В гардеробе Нина снова страшно смущалась, одергивала кофточку и приглаживала перед зеркалом волосы.
«Красивые у нее волосы, – равнодушно подумал Лагутин, – легкие такие и пышные. Все из пучка выбиваются. И цвет такой… Необычный. Пепельный, в перламутр. А лицо неприметное, совсем неприметное. Пройдешь мимо – не обернешься. Я вообще бы ее не узнал, если честно».
Он видел ее лишь однажды, когда прилетал к отцу в Москву. Было это года четыре назад. Прилетал, чтобы познакомиться с новой сиделкой, и совсем ее не запомнил. Показали бы фото и спросили, кто это, думал бы долго.
Наконец сели за столик, и Лагутин открыл меню. Нина сидела с прямой спиной и, кажется, боялась дышать. «Кажется, для нее это стресс, – подумал Лагутин. – Так робеет. Меня стесняется или вообще обстановки? Да ладно, сейчас поедим, и все. А завтра вообще все это закончится. Кстати, надо же взять обратный билет! На послезавтра? Или позже?»
Его размышления прервал официант.
– Нина, – обратился к ней Лагутин, – вы что-нибудь выбрали?
Она так отчаянно замотала головой, что он чуть не рассмеялся.
– А можно… вы? – тихо спросила Нина. – Я в этом не разбираюсь, простите.
Лагутин заказал на свой вкус: харчо – хотелось горячего, люля-кебаб, овощной салат и кофе.
«Дикая она какая-то, – подумал он, глядя на Нину. – Правда, на зарплату сиделки по кабакам не походишь. Но все равно – смущается, как девочка. А ведь все-таки в столице живет. Правда, что я про нее знаю? Наверное, из глухого села, где совсем нет работы. Ничего в жизни не видела.
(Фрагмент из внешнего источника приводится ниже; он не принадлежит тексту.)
File: src/rtl/spi_pkg.sv
// Shared constants, command codes and FSM encoding for the SPI SRAM master controller.
package spi_pkg;

  localparam int unsigned FRAME_BITS = 11;
  localparam int unsigned DATA_BITS  = 8;

  typedef enum logic [1:0] {
    CmdWrAddr = 2'b00,
    CmdWrData = 2'b01,
    CmdRdAddr = 2'b10,
    CmdRdData = 2'b11
  } spi_cmd_e;

  typedef enum logic [2:0] {
    StIdle,
    StShift,
    StTurn,
    StCapture,
    StGap
  } spi_state_e;

  function automatic logic [FRAME_BITS-1:0] build_frame(spi_cmd_e cmd,
                                                        logic [DATA_BITS-1:0] payload);
    return {cmd[1], cmd, payload};
  endfunction

  // Read-data frames carry no payload; it is driven as zero.
  function automatic logic [DATA_BITS-1:0] data_payload(logic op, logic [DATA_BITS-1:0] wdata);
    return op ? '0 : wdata;
  endfunction

endpackage

File: src/rtl/spi_frame_shifter.sv
// MOSI frame serializer and MISO deserializer sharing one 4-bit bit counter.
module spi_frame_shifter
  import spi_pkg::*;
(
  input  logic                  clk,
  input  logic                  rst_n,
  input  logic                  load,
  input  logic [FRAME_BITS-1:0] frame,
  input  logic                  shift_en,
  input  logic                  capture_en,
  input  logic                  miso,
  output logic                  mosi,
  output logic                  last_bit,
  output logic [DATA_BITS-1:0]  capture_data
);

  logic [FRAME_BITS-1:0] tx_q;
  logic [DATA_BITS-1:0]  rx_q;
  logic [3:0]            bit_cnt_q;
  logic [3:0]            last_idx;

  assign last_idx     = capture_en ? 4'(DATA_BITS - 1) : 4'(FRAME_BITS - 1);
  assign last_bit     = (shift_en || capture_en) && (bit_cnt_q == last_idx);
  assign mosi         = tx_q[FRAME_BITS-1];
  // Includes the bit being sampled this edge so the final byte is usable immediately.
  assign capture_data = {rx_q[DATA_BITS-2:0], miso};

  always_ff @(posedge clk or negedge rst_n) begin
    if (!rst_n) begin
      tx_q      <= '0;
      rx_q      <= '0;
      bit_cnt_q <= '0;
    end else if (load) begin
      tx_q      <= frame;
      bit_cnt_q <= '0;
    end else if (shift_en) begin
      tx_q      <= {tx_q[FRAME_BITS-2:0], 1'b0};
      bit_cnt_q <= last_bit ? '0 : bit_cnt_q + 4'd1;
    end else if (capture_en) begin
      rx_q      <= capture_data;
      bit_cnt_q <= last_bit ? '0 : bit_cnt_q + 4'd1;
    end
  end

endmodule

File: src/rtl/spi_master_ctrl.sv
// SPI SRAM master: turns host read/write requests into address + data frames.
// Optional SPI_MASTER_ADDR_SKIP_EN omits a repeated address frame for the same op.
module spi_master_ctrl
  import spi_pkg::*;
#(
  parameter int unsigned TURNAROUND = 2,
  parameter int unsigned GAP_CYCLES = 1
) (
  input  logic       clk,
  input  logic       rst_n,
  input  logic       req_valid,
  output logic       req_ready,
  input  logic       req_op,
  input  logic [7:0] req_addr,
  input  logic [7:0] req_wdata,
  output logic       rsp_valid,
  output logic [7:0] rsp_rdata,
  output logic       ss_n,
  output logic       MOSI,
  input  logic       MISO
);

  // TURNAROUND and GAP_CYCLES are limited to 256; a zero GAP_CYCLES still yields one gap cycle.
  localparam int unsigned WaitW    = 8;
  localparam int unsigned TurnLast = (TURNAROUND > 0) ? TURNAROUND - 1 : 0;
  localparam int unsigned GapLast  = (GAP_CYCLES > 0) ? GAP_CYCLES - 1 : 0;

  spi_state_e           state_q, state_d;
  logic [WaitW-1:0]     wait_cnt_q, wait_cnt_d;
  logic                 data_phase_q, data_phase_d;
  logic                 op_q;
  logic [7:0]           addr_q, wdata_q;
  logic                 ready_en_q, rsp_valid_q;
  logic [7:0]           rsp_rdata_q;
  logic                 accept, load, shift_en, capture_en, rsp_set, rdata_set, skip;
  logic                 sh_mosi, last_bit;
  logic [DATA_BITS-1:0] capture_data;
  spi_cmd_e             load_cmd;
  logic [7:0]           load_payload;

  assign req_ready = ready_en_q && (state_q == StIdle);
  assign rsp_valid = rsp_valid_q;
  assign rsp_rdata = rsp_rdata_q;
  assign ss_n      = !(state_q inside {StShift, StTurn, StCapture});
  assign MOSI      = (state_q == StShift) && sh_mosi;

`ifdef SPI_MASTER_ADDR_SKIP_EN
  logic       last_wr_vld_q, last_rd_vld_q;
  logic [7:0] last_wr_addr_q, last_rd_addr_q;

  assign skip = req_op ? (last_rd_vld_q && (last_rd_addr_q == req_addr))
                       : (last_wr_vld_q && (last_wr_addr_q == req_addr));

  always_ff @(posedge clk or negedge rst_n) begin
    if (!rst_n) begin
      last_wr_vld_q  <= 1'b0;
      last_rd_vld_q  <= 1'b0;
      last_wr_addr_q <= '0;
      last_rd_addr_q <= '0;
    end else if (accept) begin
      if (req_op) begin
        last_rd_vld_q  <= 1'b1;
        last_rd_addr_q <= req_addr;
      end else begin
        last_wr_vld_q  <= 1'b1;
        last_wr_addr_q <= req_addr;
      end
    end
  end
`else
  assign skip = 1'b0;
`endif

  // The first frame is built from the live request because the field latches update this edge.
  assign load_cmd     = accept ? spi_cmd_e'({req_op, skip}) : spi_cmd_e'({op_q, 1'b1});
  assign load_payload = accept ? (skip ? data_payload(req_op, req_wdata) : req_addr)
                               : data_payload(op_q, wdata_q);

  always_comb begin
    state_d      = state_q;
    wait_cnt_d   = wait_cnt_q;
    data_phase_d = data_phase_q;
    accept       = 1'b0;
    load         = 1'b0;
    shift_en     = 1'b0;
    capture_en   = 1'b0;
    rsp_set      = 1'b0;
    rdata_set    = 1'b0;
    unique case (state_q)
      StIdle: begin
        if (req_valid && req_ready) begin
          accept       = 1'b1;
          load         = 1'b1;
          data_phase_d = skip;
          state_d      = StShift;
        end
      end
      StShift: begin
        shift_en = 1'b1;
        if (last_bit) begin
          if ({op_q, data_phase_q} == CmdRdData) begin
            state_d = (TURNAROUND == 0) ? StCapture : StTurn;
          end else begin
            state_d = StGap;
            rsp_set = data_phase_q;
          end
        end
      end
      StTurn: begin
        if (wait_cnt_q == WaitW'(TurnLast)) begin
          wait_cnt_d = '0;
          state_d    = StCapture;
        end else begin
          wait_cnt_d = wait_cnt_q + 1'b1;
        end
      end
      StCapture: begin
        capture_en = 1'b1;
        if (last_bit) begin
          state_d   = StGap;
          rsp_set   = 1'b1;
          rdata_set = 1'b1;
        end
      end
      StGap: begin
        if (wait_cnt_q == WaitW'(GapLast)) begin
          wait_cnt_d = '0;
          if (data_phase_q) begin
            state_d = StIdle;
          end else begin
            state_d      = StShift;
            load         = 1'b1;
            data_phase_d = 1'b1;
          end
        end else begin
          wait_cnt_d = wait_cnt_q + 1'b1;
        end
      end
      default: state_d = StIdle;
    endcase
  end

  always_ff @(posedge clk or negedge rst_n) begin
    if (!rst_n) begin
      state_q      <= StIdle;
      wait_cnt_q   <= '0;
      data_phase_q <= 1'b0;
      op_q         <= 1'b0;
      addr_q       <= '0;
      wdata_q      <= '0;
      ready_en_q   <= 1'b0;
      rsp_valid_q  <= 1'b0;
      rsp_rdata_q  <= '0;
    end else begin
      state_q      <= state_d;
      wait_cnt_q   <= wait_cnt_d;
      data_phase_q <= data_phase_d;
      ready_en_q   <= 1'b1;
      rsp_valid_q  <= rsp_set;
      if (accept) begin
        op_q    <= req_op;
        addr_q  <= req_addr;
        wdata_q <= req_wdata;
      end
      if (rdata_set) rsp_rdata_q <= capture_data;
    end
  end

  spi_frame_shifter u_shifter (
    .clk          (clk),
    .rst_n        (rst_n),
    .load         (load),
    .frame        (build_frame(load_cmd, load_payload)),
    .shift_en     (shift_en),
    .capture_en   (capture_en),
    .miso         (MISO),
    .mosi         (sh_mosi),
    .last_bit     (last_bit),
    .capture_data (capture_data)
  );

endmodule

File: config.mk
export PLATFORM = sky130hd
export DESIGN_NAME = spi_master_ctrl
export DESIGN_NICKNAME = d
export VERILOG_FILES = /design/src/rtl/spi_pkg.sv /design/src/rtl/spi_frame_shifter.sv /design/src/rtl/spi_master_ctrl.sv
export SDC_FILE = /design/constraint.sdc
export NUM_CORES = 1
export LEC_CHECK = 0
export ABC_AREA = 1
export CELL_PAD_IN_SITES_DETAIL_PLACEMENT = 0
export CELL_PAD_IN_SITES_GLOBAL_PLACEMENT = 1
export CORE_MARGIN = 10
export CORE_UTILIZATION = 40
export CTS_CLUSTER_DIAMETER = 30
export CTS_CLUSTER_SIZE = 16
export DETAILED_ROUTE_END_ITERATION = 10
export PLACE_DENSITY = 0.8
export SYNTH_ARGS = -nofsm -noshare
export SYNTH_HDL_FRONTEND = slang
export SYNTH_SLANG_ARGS = --single-unit
File: constraint.sdc
create_clock -name clk -period 3.85 [get_ports clk]
set_clock_uncertainty 0.1 [all_clocks]
set_input_delay 0.5775 -clock clk [delete_from_list [all_inputs] [get_ports clk]]
set_output_delay 0.5775 -clock clk [all_outputs]
set_load 0.005 [all_outputs]
# [Word level (Yosys, flattened, before mapping)]
# Index checks and enable logic that the tools add are counted.
[totals] register_bits=53 input_bits=21 out_inout_bits=12
[op_classes] n_addsub=2 eq_ne=12 n_mux=36 n_bitwise=2 reduce_logical=16
[ops] op="2-to-1 mux 8 bit" n=4
[ops] op="2-to-1 mux 11 bit" n=2
[ops] op="2-to-1 mux 4 bit" n=5
[ops] op="2-to-1 mux 3 bit" n=6
[ops] op="case mux 8 bit (2 select lines)" n=1
[ops] op="case mux 3 bit (5 select lines)" n=1
[ops] op="2-to-1 mux 1 bit" n=13
[ops] op="adder 8 x 1 -> 8 bit (second input constant)" n=1
[ops] op="equality test 8 x 1 -> 1 bit (second input constant)" n=1
[ops] op="logical NOT 8 bit" n=1
[ops] op="!= test 2 x 1 -> 1 bit (second input constant)" n=4
[ops] op="equality test 3 x 2 -> 1 bit (second input constant)" n=2
[ops] op="case mux 1 bit (2 select lines)" n=3
[ops] op="AND reduction 3 bit" n=2
[ops] op="nonzero test 2 bit" n=3
[ops] op="nonzero test 3 bit" n=2
[ops] op="AND reduction 5 bit" n=1
[ops] op="adder 4 x 1 -> 4 bit (second input constant)" n=1
[ops] op="equality test 4 bit" n=1
[ops] op="logical AND 1 bit" n=4
[ops] op="equality test 3 x 1 -> 1 bit (second input constant)" n=1
[ops] op="equality test 3 bit (second input constant)" n=1
[ops] op="logical NOT 3 bit" n=1
[ops] op="equality test 2 bit (second input constant)" n=1
[ops] op="other kinds (5)" n=6

# [Depth between registers and ports, before layout]
[logic_depth] ltp_word=9 mapped_depth=10

# [Hierarchy]
# Synthesis repeated with hierarchy kept, for this count alone.
[unflattened] hier_cells=309 hier_area_um2=2608.8
[by_module_without_submodules] mod="spi_master_ctrl" instances=1 cells_each=196 area_each_um2=1602.8
[by_module_without_submodules] mod="spi_frame_shifter" instances=1 cells_each=113 area_each_um2=1006.0

# [Worst setup path before layout]
# OpenSTA, ideal clock, no wires.
[synth_timing] kind="reg2out" from="register state_q[1]" to="output MOSI" t_arrival_ns=0.986 required_time_ns=3.172 setup_slack_ns=2.187 stages_incl_launch_ff=4 n_path_buf=0 cell_sequence="dfrtp_1 -> nor3_4 -> inv_2 -> nor2_1"
[synth_via] elab_chain_len=2
[synth_lines] element="start, declared" line_no="spi_master_ctrl.sv:28" text="spi_state_e state_q, state_d;"
[synth_lines] element="start signal, assigned" line_no="spi_master_ctrl.sv:145" text="state_q <= StIdle;"
[synth_lines] element="start signal, assigned" line_no="spi_master_ctrl.sv:155" text="state_q <= state_d;"
[synth_lines] element="equality test 3 x 1 -> 1 bit" line_no="spi_master_ctrl.sv:45" text="assign MOSI = (state_q == StShift) && sh_mosi;"
[synth_lines] element="logical AND 1 bit" line_no="spi_master_ctrl.sv:45"
[synth_lines] element="end, declared" line_no="spi_master_ctrl.sv:19" text="output logic MOSI,"
# No other way between the ends.

# [Worst setup path in the final report]
# Same ends and word-level chain as after synthesis.

==> key figures <==
Status
  – Status: finished clean

Yosys
  – Area fraction of the dominant cell type after synthesis: 0.511
  – Most common cell in the netlist: nand2_1
  – Post-synth EDFFs: 0
  – Seq cells post-synth: 53
  – Top post-synthesis cells by count: nand2_1 (107), dfrtp_1 (53), inv_1 (26), nand3_1 (26), nor2_1 (19)
  – Register area share after synthesis: 0.511
  – Area leader, netlist: dfrtp_1
  – Syn_nets: 340
  – Syn Inst Count: 315
  – Mapped cell area: 2590 sq um
  – Synth Area per Inst: 8.24 sq um
  – Cell variety after synth: 30
  – Biggest area contributors in the synthesized netlist: dfrtp_1 (51%), nand2_1 (15%), nand3_1 (5.0%), inv_1 (3.8%), nor2_1 (2.7%)
  – Synth Flop Type: dfrtp_1
  – Post-synth ARST share: 1.00
  – Yosys warns: 0

Global routing
  – Pin count of the biggest net entering global routing: 39
  – Remaining Overflow, GRT: 0
  – GRT met3 Usage: 0.0302
  – GRT busiest layer: met2
  – Met1 Usage GRT: 0.149
  – Initial antenna violation count: 0
  – Global-route wire length before repair: 9.17 mm
  – GR Util All Layers: 0.109
  – Vias in the first global route: 2040
  – Met2 GRT Util: 0.162

CTS
  – TritonCTS clock tree: yes
  – # resized after CTS: 0
  – Worst skew pair latency: 0.30 ns
  – CTS max path bufs: 2
  – Cts-stage hold buffer count: 0
  – TritonCTS buffer count: 5
  – Clk pin slew, worst setup/hold paths: 0.10 ns
  – Clock Sinks: 53
  – Clock Root Buffer: clkbuf_8
  – Setup bufs post-CTS: 0
  – CTS H-tree depth: 2

Timing
  – Tightest Pin Transition: 0.836 ns
  – Setup TNS: 0 ns
  – RSZ-0062 raised after global routing: no
  – Fin worst setup slack: 1.03 ns
  – Final setup fails: 0
  – Final Cycle Share: 0.732
  – Peak Freq: 355 MHz
  – Final Slew Violations: 0
  – Min Hold Slack: 0.265 ns
  – Max_slew headroom: 0.442
  – Crit path time final: 2.82 ns
  – Count of final hold-check violations: 0

Power
  – Int Power: 1.18 mW
  – Reg power frac: 0.440
  – Sw Pwr: 808 uW
  – PwrDens: 653 nW/um^2
  – Combinational Power Share: 0.405
  – Design Power: 1.99 mW
  – Clock power frac: 0.154
  – Switch share: 0.406
  – Worst VDD drop: 0.235 mV
  – LEAKAGE: 1.48 nW

Drt
  – DR vias: 2049
  – Drt wl/cell: 12.1 microns
  – DRT Pass-1 Iters: 4
  – Total Wirelength: 5.16 mm
  – Number of DRC markers in iteration 0: 90
  – Drt via density: 4.82
  – DRC: 0
  – Routed Antenna Nets: 0

Setup path
  – CP endpoint kind: primary output
  – Worst flop-to-flop path startpoint: state_q[1]
  – Crit path launch: state_q[1]
  – Data required time of the worst path: 3.17 ns
  – Worst EP arrival: 2.14 ns
  – CP cell instances: nor3_4 -> inv_2 -> nor2_1 -> clkdlybuf4s50_1
  – Setup crit start kind: flip-flop
  – WS Path Type: reg -> out
  – Slowest stage cell, crit path: nor3_4
  – Crit path largest cell delay: 0.53 ns
  – Max FO, Critical Path: 14

Die
  – Die width: 101 microns
  – Die area: 10100 sq um
  – Starting Density: 0.411
  – Area of the core: 6310 sq um
  – I/O Pins: 33
  – Row cnt: 29
  – Die Ht: 101 microns

Run
  – MaxCap Viol Count: 0

Cells and area
  – Final Cell Area: 3050 sq um
  – Diodes inserted: 0
  – Nets: 372
  – Post-layout util: 0.483
  – FILL cells: 650
  – Final Non-Filler Cells: 425
  – Share of layout cells above drive strength 1: 0.0833
  – Layout area overhead: 17.5%

Placed design
  – Dpl ws: 1.36 ns
  – I/O Buffers: 32
  – Gpl congestion: 0.849
  – Post-DP HPWL: 3.91 mm
  – Placed cell area: 2960 sq um
  – Placed Instances: 417

Hold path
  – HP Class: in -> async
==> layout make-up <==
class,count,area (sq um),area share
inverter,32,120,0.0394
sequential,53,1330,0.435
clock inverter,2,15.0,0.00492
timing repair buffer,33,323,0.106
tap,77,96.3,0.0316
clock buffer,6,72.6,0.0238
multi-input combinational,222,1100,0.359
==> critical path, delay by kind of cell, from the launching register on <==
| family | cells | cell delay (ns) |
|---|---|---|
| buffers and inverters | 2 | 0.67 |
| AND/OR/NAND/NOR | 2 | 0.67 |
| flip-flops | 1 | 0.51 |
==> power by group through the flow <==
| stage | registers [mW] | logic [mW] | clock network [mW] |
|---|---|---|---|
| 4_1_cts | 0.876 | 0.820 | 0.327 |
| 3_3_place_gp | 0.883 | 0.812 | 0 |
| 2_1_floorplan | 0.855 | 0.624 | 0 |
| 5_1_grt | 0.901 | 0.945 | 0.345 |
| 3_5_place_dp | 0.885 | 0.818 | 0 |
| 6_report | 0.876 | 0.807 | 0.307 |
==> cell families (layout without fill, tap and decap cells) <==
family	after synthesis	in the layout	share of synthesized area
flops	53	53	0.511
fa+ha+maj	4	4	0.0193
xor+xnor	6	6	0.0203
compound gates	32	32	0.0670
simple gates	179	179	0.314
buf+inv	40	73	0.0665
other cells	1	1	0.00145
==> cells in the final DEF, fill, tap and decap left out, types with 5 or more instances in the layout <==
cell type	instances
inv_1	26
xor2_1	6
o21ai_1	11
nor2_1	19
clkbuf_8	5
nand2_1	107
o21ai_0	11
clkdlybuf4s50_1	31
nand3_1	26
inv_2	6
dfrtp_1	53
nand4_1	11
==> flip-flops by register name, summed over array words and instances (netlist names) <==
name                 count
data_phase_q             1
u_shifter.rx_q           7
state_q                  3
ready_en_q               1
op_q                     1
u_shifter.tx_q          11
wdata_q                  8
rsp_valid                1
u_shifter.bit_cnt_q      4
wait_cnt_q               8
rsp_rdata                8
==> per-layer routing <==
metal,share of wire,routed length (microns)
met5,0,0
met2,0.43,2230
met4,0.0058,30
met3,0.048,248
met1,0.51,2660
==> path summary, 6_finish.rpt <==
kind / end / slack, ns / cells past startpoint
setup / recovery: MOSI / 1.03 / 4
hold / removal: rsp_rdata[2] / 0.27 / 1
setup reg to reg: u_shifter.tx_q[4] / 2.00 / 8
hold reg to reg: wdata_q[7] / 0.38 / 2
max in group asynchronous: u_shifter.tx_q[0] / 2.64 / 2
min in group clk: wdata_q[7] / 0.38 / 2
Note: power is estimated with default switching activity, not from simulation.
И все-таки странная, да».
Только теперь невнимательный к деталям Лагутин разглядел, как она скромно одета – серая старушечья кофточка на мелких пуговицах, простая черная юбка – такую носила еще мама в те времена. Сапоги – практичные, прорезиненные, чтобы не промокнуть. И пальтишко такое… сиротское. Ни колечка, ни сережек. Да уж.
– Послушайте! – сказал Лагутин. – А может, выпьем?
Она как будто испугалась:
– Нет-нет, я не пью!
Он усмехнулся:
– Так я ж вам не пить предлагаю, а выпить! За упокой души Петра Алексеевича.
Нина, робея, согласилась. А как отказать?